Sunday, February 17, 2013

BEING IMPOLITE ABOUT CATHERINE ASHTON, ET. AL.


By Sig Demling

Observing the European Union's interloper into Middle East Affairs, Catherine Ashton, in action, I'm reminded of a conversation that Lady Nancy Astor once had with Winston Churchill when the latter was Great Britain's Prime Minister during World War II. 

Since the late, truly great Churchill had no time for fools, the exchange is as terse as could be.

LADY ASTOR: Winston, if you were my husband, I'd put poison in my coffee.

CHURCHILL: Madam, if you were my wife I'd drink it!

Substitute me for Sir Winston and Catherine Ashton for Lady Astor and you know precisely how I feel about Ashton and her disproportionately unfair treatment of Israel.

As the EU's chief "Make Things Better" authority on the Middle East, Lady Ashton seems to conveniently wear blinders when it comes to the following:

1. ENDLESS MASSACRES IN SYRIA: While the death toll from Damascus to Aleppo rises a thousand-fold, Ashton, Ltd. passively look on as if the Syrian Saga is some fictional work worthy of a literary club discussion and nothing more.  

2. CHAOS IN EGYPT: The Moslem Brotherhood has turned what momentarily was a democratic crusade into an Islamic dictatorship. The European Union's reaction can be summed up in two words ho and hum.

3. IRAN'S NUCLEAR THREAT: While the mullahs take the UN atomic experts for a collection of saps, Tehran's endless stalling tactics give Iran time to get closer to a big bomb. Does that arrest Lady Ashton's attention? How could it with her vision a good 20-20 when it comes to Israel and only The Jewish State?

The EU's nosy High Representative can't make up her mind which bothers her most from week to week --  the terrible business of Jews building homes or Arabs striking in Israeli prisons. 

It hardly matters to Ashton that Israelis have every right to build homes wherever they like whether the Arabs object or not. 

Does anyone make a fuss when Britons build in Ireland or Welsh build in England? Of course not. What's wrong with the peaceful construction of homes anywhere in the world?

Ashton's latest crusade is to make life more "livable" for Palestinian hunger strikers in Israeli prisons. 

Hey, Lady, why not check out the prisons run by Hamas in Gaza or those under the aegis of the Muslim Brotherhood before you turn your ever-handy microscope on the Middle East's only true democracy.

Oops!

When it comes to Jews and Israel, Lady Ashton always makes an exception because, when all is said and done, she is nothing more than a plain-and-simple Jew-hater.
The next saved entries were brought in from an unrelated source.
From an optimization exercise on the open Yosys and OpenROAD flow, aimed at small area, a short achievable clock period and few clock cycles per item; shortcuts taken in it are not production practice. RTL that was checked went through simulation tests only; none was proved equivalent to the original. Power is estimated from default activity; no workload was simulated.

wip/umber:
==> flow/design.v <==
`timescale 1ns/1ps
`default_nettype none
module env_step_top (
    input  wire         i_clk,
    input  wire         i_rstn,
    input  wire  [31:0] i_mem_rdata,
    output logic [5:0]  o_mem_addr,
    output logic [31:0] o_mem_wdata,
    output logic        o_mem_we
);
    localparam logic [5:0] ACT_ADDR  = 6'd16;
    localparam logic [5:0] FLAG_ADDR = 6'd17;
    localparam logic [5:0] OBS_ADDR  = 6'd18;
    localparam logic [5:0] RWD_ADDR  = 6'd34;
    localparam logic [5:0] DONE_ADDR = 6'd35;
    localparam logic [3:0] S_POLLA0  = 4'd7;  
    localparam logic [3:0] S_POLLF   = 4'd1;  
    localparam logic [3:0] S_POLLA   = 4'd2;  
    localparam logic [3:0] S_LOAD    = 4'd3;  
    localparam logic [3:0] S_WRITE   = 4'd4;  
    localparam logic [3:0] S_RWD     = 4'd5;
    localparam logic [3:0] S_DONE    = 4'd6;
    localparam logic [3:0] S_CLEAR   = 4'd0;
    localparam logic [3:0] S_RA      = 4'd8;   
    localparam logic [3:0] S_RB      = 4'd9;   
    localparam logic [3:0] S_RESTART = 4'd10;  
    logic [31:0] ring [16];
    logic [15:0] v1;        
    logic [31:0] w;         
    logic [15:0] ad;        
    logic [15:0] oh;        
    logic [15:0] oh_nxt;    
    logic [15:0] oh_nxt2;   
    logic        act_q;     
    logic        w_step_q;  
    logic        verify_q;  
    logic [3:0]  ph;
    logic [3:0]  st;
    logic [3:0]  cnt;
    logic        loaded;    
    logic        ins;       
    logic [5:0]  addr_q;
    logic        we_q;
    assign o_mem_addr  = addr_q;
    assign o_mem_wdata = w;
    assign o_mem_we    = we_q;
    function automatic logic [15:0] inc16(input logic [15:0] x);
        for (int i = 0; i < 16; i++) inc16[i] = x[i] ^ (&(x | ~((16'd1 << i) - 16'd1)));
    endfunction
    function automatic logic [15:0] dec16(input logic [15:0] x);
        for (int i = 0; i < 16; i++) dec16[i] = x[i] ^ (&(~x | ~((16'd1 << i) - 16'd1)));
    endfunction
    logic               act;   
    logic [15:0]        pos_n;
    logic signed [15:0] wpos;
    logic               wdone;
    logic               flag_set, reload, mismatch, keep;
    logic               load_ad;   
    logic [15:0]        ad_n;
    logic [31:0]        rwd_word, w_other;
    always_comb begin
        for (int i = 0; i < 16; i++) begin
            oh[i]      = (ph == 4'(i));
            oh_nxt[i]  = (ph == 4'((i + 15) % 16));
            oh_nxt2[i] = (ph == 4'((i + 14) % 16));
        end
    end
    assign act   = load_ad ? |(oh_nxt & i_mem_rdata[15:0]) : act_q;
    assign pos_n = ring[0][31:16] + v1;
    assign wpos  = w[31:16];
    assign wdone = (wpos > 16'sd1000) || (wpos < -16'sd1000);
    assign flag_set = (i_mem_rdata != '0);
    assign reload   = (i_mem_rdata == 32'd2) || !loaded;
    assign mismatch = verify_q && (i_mem_rdata[15:0] != ad);
    assign keep     = (st == S_WRITE) && !mismatch;  
    always_comb begin
        ad_n = ad;
        for (int i = 0; i < 16; i++) begin
            if (st == S_WRITE && oh[(i + 1) % 16]) ad_n[i] = wdone;
        end
    end
    always_comb begin
        rwd_word = '0;
        for (int i = 0; i < 16; i++) rwd_word[2*i] = ~ad_n[i];
    end
    always_comb begin
        if (st == S_WRITE)    w_other = rwd_word;
        else if (st == S_RWD) w_other = {16'd0, ad};
        else                  w_other = '0;
    end
    always_ff @(posedge i_clk) begin
        for (int j = 0; j < 16; j++) ring[j] <= ring[(j + 1) % 16];
        if (ins)       ring[14] <= i_mem_rdata;
        else if (keep) ring[14] <= w;
        v1 <= act ? inc16(ring[1][15:0]) : dec16(ring[1][15:0]);
        act_q <= |(oh_nxt2 & (load_ad ? i_mem_rdata[15:0] : ad));
        if (load_ad) ad <= i_mem_rdata[15:0];
        else         ad <= ad_n;
        if (w_step_q) w <= {pos_n, v1};
        else          w <= w_other;
    end
    logic [3:0] st_n;
    logic [3:0] cnt_n;
    logic [5:0] addr_n;
    logic       we_n;
    always_comb begin
        st_n   = st;
        cnt_n  = cnt + 4'd1;
        addr_n = ACT_ADDR;
        we_n   = 1'b0;
        case (st)
            S_POLLA0: begin
                st_n   = S_POLLF;
                addr_n = FLAG_ADDR;
            end
            S_POLLF: begin
                st_n   = S_POLLA;
                addr_n = ACT_ADDR;
            end
            S_POLLA: begin
                if (!flag_set) begin
                    st_n   = S_POLLF;
                    addr_n = FLAG_ADDR;
                end else if (reload) begin
                    st_n   = S_LOAD;
                    cnt_n  = '0;
                    addr_n = {2'b00, ph + 4'd1};
                end else begin
                    st_n   = S_WRITE;
                    cnt_n  = '0;
                    addr_n = OBS_ADDR + {2'b00, ph};
                    we_n   = 1'b1;
                end
            end
            S_LOAD: begin
                addr_n = {2'b00, ph + 4'd1};
                if (cnt == 4'd15) begin
                    st_n = S_RESTART;  
                end
            end
            S_RA: begin
                st_n = S_RB;
            end
            S_RB: begin
                st_n = S_RESTART;
            end
            S_RESTART: begin
                st_n   = S_WRITE;
                cnt_n  = '0;
                addr_n = OBS_ADDR + {2'b00, ph};
                we_n   = 1'b1;
            end
            S_WRITE: begin
                addr_n = OBS_ADDR + {2'b00, ph};
                we_n   = 1'b1;
                if (mismatch) begin
                    st_n   = S_RA;
                    addr_n = ACT_ADDR;
                    we_n   = 1'b0;
                end else if (cnt == 4'd15) begin
                    st_n   = S_RWD;
                    addr_n = RWD_ADDR;
                end
            end
            S_RWD: begin
                st_n   = S_DONE;
                addr_n = DONE_ADDR;
                we_n   = 1'b1;
            end
            S_DONE: begin
                st_n   = S_CLEAR;
                addr_n = FLAG_ADDR;
                we_n   = 1'b1;
            end
            default: begin  
                st_n   = S_POLLA0;
                addr_n = ACT_ADDR;
            end
        endcase
    end
    always_ff @(posedge i_clk) begin
        cnt      <= cnt_n;
        addr_q   <= addr_n;
        ins      <= (st == S_LOAD);
        load_ad  <= (st_n == S_POLLF) || (st_n == S_LOAD && cnt_n == 4'd0) || (st_n == S_RB);
        verify_q <= (st == S_POLLA) && flag_set && !reload;
        w_step_q <= !((st == S_WRITE && cnt >= 4'd14) || st == S_RWD);
    end
    always_ff @(posedge i_clk or negedge i_rstn) begin
        if (!i_rstn) begin
            st     <= S_CLEAR;
            ph     <= '0;
            loaded <= 1'b0;
            we_q   <= 1'b0;
        end else begin
            st   <= st_n;
            ph   <= ph + 4'd1;
            we_q <= we_n;
            if (st == S_LOAD && cnt == 4'd15) loaded <= 1'b1;
        end
    end
endmodule
`default_nettype wire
This should come as no surprise. After a recent trip to Great Britain, Jerusalem Post columnist Caroline Glick wrote that the level of anti-semitism in England had risen to a level where Jews no longer could feel safe there. Glick closed her column with a declaration that she has visited the British Isles for the last time in her life.
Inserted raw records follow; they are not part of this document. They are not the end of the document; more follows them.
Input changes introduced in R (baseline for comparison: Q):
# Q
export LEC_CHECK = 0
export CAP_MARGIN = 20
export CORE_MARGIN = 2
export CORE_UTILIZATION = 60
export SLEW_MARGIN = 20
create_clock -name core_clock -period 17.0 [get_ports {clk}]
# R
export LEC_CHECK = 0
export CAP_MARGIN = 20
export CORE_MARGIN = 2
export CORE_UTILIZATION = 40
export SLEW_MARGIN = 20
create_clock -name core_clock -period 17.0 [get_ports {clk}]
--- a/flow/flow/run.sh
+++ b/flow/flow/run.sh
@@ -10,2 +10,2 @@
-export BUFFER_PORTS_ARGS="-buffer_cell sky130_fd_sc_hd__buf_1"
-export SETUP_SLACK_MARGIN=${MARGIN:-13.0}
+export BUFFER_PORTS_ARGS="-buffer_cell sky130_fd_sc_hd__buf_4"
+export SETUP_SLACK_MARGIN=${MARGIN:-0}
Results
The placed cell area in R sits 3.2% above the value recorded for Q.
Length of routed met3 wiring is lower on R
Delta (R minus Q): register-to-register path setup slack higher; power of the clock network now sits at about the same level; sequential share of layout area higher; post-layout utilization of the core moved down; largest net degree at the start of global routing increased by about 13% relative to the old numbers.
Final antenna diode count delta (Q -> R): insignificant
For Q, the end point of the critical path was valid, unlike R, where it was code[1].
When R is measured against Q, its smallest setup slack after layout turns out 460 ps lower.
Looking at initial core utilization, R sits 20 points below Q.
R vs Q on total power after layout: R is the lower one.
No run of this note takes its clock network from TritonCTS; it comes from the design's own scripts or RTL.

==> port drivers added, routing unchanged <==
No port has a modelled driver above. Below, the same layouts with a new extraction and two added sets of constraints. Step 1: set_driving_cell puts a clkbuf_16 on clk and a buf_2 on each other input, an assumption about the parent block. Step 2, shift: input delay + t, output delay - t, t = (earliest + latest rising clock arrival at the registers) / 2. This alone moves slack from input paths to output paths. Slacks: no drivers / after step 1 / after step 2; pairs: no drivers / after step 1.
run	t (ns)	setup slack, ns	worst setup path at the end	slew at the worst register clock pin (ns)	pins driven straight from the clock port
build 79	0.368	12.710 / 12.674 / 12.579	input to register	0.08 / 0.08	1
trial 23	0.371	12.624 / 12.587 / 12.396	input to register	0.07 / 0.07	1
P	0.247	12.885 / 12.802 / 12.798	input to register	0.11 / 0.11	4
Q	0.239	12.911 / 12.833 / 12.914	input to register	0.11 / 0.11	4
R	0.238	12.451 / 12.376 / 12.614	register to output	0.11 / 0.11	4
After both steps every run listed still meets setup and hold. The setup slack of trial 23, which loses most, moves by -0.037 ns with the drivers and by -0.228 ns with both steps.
What's disturbing is that Arab oil money has been able to poison thinking on Israel well beyond the pale of Lady Ashton. Former pro-Israel havens have turned into hostile centers for anti-semitism as Muslims spread their verbal venom throughout Europe and now America.

In New York City, Brooklyn College recently hosted an anti-Israel forum on divestment and when pro-Israel students attempted to be heard they were unceremoniously evicted. In Brooklyn, no less. 

How could this happen at an American university in the heart of a Jewish population center? 

Very simple.  Colleges, world-wide, have been infected -- via Arab oil dollars -- with left-oriented professors who spew anti-Israel invective with virtual impunity. Italian journalist and author Giulio Meotti offers this lucid observation:

"A seductive combination of post-colonial white guilt mixed with liberal condescension," says Meotti, "has dulled our moral senses. It has made us blind to an Islamism that conveys unleashed hatred, contempt, physical aggression, the desire to expel, to destroy and to eliminate the Jews."

That in two choice sentences is what motivates supposedly impartial observers such as the EU's Ashton to act so unfairly to Israel.

And since I launched this column with a Winston Churchill put-down, I might as well conclude it with another Churchillian gem. Just substitute Ashton, pregnant with anti-Israel sentiments, for Bessie Braddock below.

This time the Prime Minister -- a staunch friend of the Jews -- was being assailed by Bessie Braddock, a Member of Parliament who took exception to Churchill's rather large tummy.

BRADDOCK: Winston, if that belly were on a woman, she'd be pregnant.

CHURCHILL: Madam, it has been -- and she is!